• **Source information**:
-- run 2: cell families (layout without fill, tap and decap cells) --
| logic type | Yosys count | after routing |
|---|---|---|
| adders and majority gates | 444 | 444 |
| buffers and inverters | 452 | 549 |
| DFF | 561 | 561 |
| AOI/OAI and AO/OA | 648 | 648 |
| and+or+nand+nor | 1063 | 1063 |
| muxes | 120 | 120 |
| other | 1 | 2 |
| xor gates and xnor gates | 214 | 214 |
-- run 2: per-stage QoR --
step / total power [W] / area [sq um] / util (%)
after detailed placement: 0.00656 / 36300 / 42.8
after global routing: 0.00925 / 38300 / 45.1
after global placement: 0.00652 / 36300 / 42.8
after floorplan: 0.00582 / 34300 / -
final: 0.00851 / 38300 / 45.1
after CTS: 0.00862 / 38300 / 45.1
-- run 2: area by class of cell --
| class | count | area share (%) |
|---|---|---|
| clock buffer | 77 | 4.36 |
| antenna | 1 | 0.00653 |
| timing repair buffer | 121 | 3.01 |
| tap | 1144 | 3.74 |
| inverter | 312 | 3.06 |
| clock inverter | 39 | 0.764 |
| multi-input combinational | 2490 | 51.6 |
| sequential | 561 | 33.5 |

• **Task item**: Nothing but the lines from the one containing "214 | 214 |" to the end of the material should be printed, each exactly as written.

• **Answer box**:
| xor gates and xnor gates | 214 | 214 |
-- run 2: per-stage QoR --
step / total power [W] / area [sq um] / util (%)
after detailed placement: 0.00656 / 36300 / 42.8
after global routing: 0.00925 / 38300 / 45.1
after global placement: 0.00652 / 36300 / 42.8
after floorplan: 0.00582 / 34300 / -
final: 0.00851 / 38300 / 45.1
after CTS: 0.00862 / 38300 / 45.1
-- run 2: area by class of cell --
| class | count | area share (%) |
|---|---|---|
| clock buffer | 77 | 4.36 |
| antenna | 1 | 0.00653 |
| timing repair buffer | 121 | 3.01 |
| tap | 1144 | 3.74 |
| inverter | 312 | 3.06 |
| clock inverter | 39 | 0.764 |
| multi-input combinational | 2490 | 51.6 |
| sequential | 561 | 33.5 |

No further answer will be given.